Every line of the entries below that mentions "default" is to be copied out.
+++ Raw data
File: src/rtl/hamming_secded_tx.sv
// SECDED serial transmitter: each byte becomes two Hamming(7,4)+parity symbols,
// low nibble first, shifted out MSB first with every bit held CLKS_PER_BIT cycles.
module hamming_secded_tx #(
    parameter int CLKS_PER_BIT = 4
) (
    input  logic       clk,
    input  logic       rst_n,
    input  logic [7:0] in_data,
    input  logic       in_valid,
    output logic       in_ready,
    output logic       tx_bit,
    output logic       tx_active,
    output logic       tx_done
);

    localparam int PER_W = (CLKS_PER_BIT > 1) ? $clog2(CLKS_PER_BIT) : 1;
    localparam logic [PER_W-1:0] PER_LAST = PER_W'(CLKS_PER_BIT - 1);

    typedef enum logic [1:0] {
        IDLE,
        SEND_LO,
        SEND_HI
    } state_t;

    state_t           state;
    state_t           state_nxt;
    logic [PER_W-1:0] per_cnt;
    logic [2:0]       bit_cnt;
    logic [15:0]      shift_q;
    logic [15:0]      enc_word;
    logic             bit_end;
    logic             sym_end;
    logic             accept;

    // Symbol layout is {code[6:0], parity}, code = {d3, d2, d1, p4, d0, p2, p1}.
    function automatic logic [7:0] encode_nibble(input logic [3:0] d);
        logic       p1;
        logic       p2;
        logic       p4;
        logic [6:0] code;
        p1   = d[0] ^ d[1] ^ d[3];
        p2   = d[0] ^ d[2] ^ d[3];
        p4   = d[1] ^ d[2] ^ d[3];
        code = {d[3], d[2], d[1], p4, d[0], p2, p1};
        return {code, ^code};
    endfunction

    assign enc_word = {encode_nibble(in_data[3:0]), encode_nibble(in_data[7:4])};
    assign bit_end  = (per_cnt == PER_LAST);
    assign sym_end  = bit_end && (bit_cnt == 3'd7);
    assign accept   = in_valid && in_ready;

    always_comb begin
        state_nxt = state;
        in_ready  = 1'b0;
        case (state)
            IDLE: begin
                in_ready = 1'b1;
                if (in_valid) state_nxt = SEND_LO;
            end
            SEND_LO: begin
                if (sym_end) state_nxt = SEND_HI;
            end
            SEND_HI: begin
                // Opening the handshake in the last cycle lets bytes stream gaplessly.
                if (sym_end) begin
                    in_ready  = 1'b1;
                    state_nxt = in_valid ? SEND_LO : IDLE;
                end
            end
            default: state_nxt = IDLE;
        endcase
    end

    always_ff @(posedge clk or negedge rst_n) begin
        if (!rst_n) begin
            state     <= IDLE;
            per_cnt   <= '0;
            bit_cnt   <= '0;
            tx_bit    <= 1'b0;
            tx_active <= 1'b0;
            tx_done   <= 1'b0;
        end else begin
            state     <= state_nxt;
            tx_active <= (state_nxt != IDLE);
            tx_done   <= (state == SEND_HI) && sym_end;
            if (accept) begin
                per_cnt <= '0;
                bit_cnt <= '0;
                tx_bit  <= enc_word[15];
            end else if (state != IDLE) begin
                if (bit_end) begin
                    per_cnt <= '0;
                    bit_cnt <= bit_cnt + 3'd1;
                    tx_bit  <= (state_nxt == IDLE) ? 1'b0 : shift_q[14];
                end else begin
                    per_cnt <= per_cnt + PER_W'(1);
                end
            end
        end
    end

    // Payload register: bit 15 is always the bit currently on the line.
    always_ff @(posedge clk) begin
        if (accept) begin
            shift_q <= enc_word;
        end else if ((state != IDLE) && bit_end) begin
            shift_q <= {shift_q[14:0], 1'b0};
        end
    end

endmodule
++++++
+++ Raw data
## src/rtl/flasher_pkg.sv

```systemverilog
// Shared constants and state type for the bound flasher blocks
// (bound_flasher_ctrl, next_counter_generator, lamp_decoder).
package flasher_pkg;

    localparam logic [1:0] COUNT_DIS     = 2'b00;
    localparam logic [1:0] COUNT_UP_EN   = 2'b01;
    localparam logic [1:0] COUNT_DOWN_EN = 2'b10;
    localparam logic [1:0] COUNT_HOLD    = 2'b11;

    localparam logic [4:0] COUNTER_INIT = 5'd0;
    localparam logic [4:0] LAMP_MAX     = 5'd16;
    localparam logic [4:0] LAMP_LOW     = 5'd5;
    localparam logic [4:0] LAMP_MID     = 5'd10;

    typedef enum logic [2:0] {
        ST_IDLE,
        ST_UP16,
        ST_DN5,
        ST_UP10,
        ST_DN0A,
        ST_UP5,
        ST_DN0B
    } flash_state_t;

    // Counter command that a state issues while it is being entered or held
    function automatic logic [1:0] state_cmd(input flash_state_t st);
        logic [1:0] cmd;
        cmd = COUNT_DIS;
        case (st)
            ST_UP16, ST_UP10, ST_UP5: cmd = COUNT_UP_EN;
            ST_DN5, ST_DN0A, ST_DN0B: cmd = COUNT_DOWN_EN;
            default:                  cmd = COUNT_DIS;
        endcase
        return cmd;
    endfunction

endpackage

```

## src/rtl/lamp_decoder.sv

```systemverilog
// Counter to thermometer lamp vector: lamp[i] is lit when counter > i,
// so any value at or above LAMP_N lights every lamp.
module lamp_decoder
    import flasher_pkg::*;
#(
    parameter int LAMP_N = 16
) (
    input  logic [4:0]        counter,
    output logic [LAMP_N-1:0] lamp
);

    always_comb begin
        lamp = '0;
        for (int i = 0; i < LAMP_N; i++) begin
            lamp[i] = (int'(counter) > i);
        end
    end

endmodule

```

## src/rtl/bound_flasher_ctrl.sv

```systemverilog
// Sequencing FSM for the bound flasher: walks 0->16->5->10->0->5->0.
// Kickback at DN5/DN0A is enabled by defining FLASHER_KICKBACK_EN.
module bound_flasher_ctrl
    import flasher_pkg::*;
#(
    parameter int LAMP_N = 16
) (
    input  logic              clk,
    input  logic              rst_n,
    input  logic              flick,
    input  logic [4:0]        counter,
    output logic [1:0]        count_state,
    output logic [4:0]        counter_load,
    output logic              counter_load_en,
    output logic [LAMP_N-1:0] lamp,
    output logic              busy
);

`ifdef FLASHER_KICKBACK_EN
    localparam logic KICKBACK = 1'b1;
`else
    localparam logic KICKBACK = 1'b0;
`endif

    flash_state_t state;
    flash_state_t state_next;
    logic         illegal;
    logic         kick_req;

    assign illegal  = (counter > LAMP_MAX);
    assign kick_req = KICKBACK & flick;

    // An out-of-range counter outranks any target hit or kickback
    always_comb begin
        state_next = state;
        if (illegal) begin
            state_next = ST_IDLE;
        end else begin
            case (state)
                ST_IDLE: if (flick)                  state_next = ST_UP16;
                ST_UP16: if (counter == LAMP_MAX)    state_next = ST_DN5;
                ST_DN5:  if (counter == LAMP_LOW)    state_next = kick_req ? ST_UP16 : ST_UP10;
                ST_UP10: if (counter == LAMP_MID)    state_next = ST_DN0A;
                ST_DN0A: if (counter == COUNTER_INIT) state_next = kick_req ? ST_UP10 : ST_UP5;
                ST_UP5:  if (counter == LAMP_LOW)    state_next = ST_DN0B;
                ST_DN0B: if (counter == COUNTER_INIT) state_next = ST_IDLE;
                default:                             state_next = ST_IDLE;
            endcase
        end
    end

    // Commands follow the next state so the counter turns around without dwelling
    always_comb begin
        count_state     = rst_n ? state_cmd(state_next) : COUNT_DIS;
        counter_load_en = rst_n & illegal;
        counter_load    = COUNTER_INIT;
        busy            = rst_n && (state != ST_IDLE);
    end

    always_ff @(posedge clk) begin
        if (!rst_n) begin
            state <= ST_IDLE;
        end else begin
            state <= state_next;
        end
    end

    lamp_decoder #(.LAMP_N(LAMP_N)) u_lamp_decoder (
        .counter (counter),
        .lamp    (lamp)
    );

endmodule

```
++++++
- Response below -
            default: state_nxt = IDLE;
            default:                  cmd = COUNT_DIS;
                default:                             state_next = ST_IDLE;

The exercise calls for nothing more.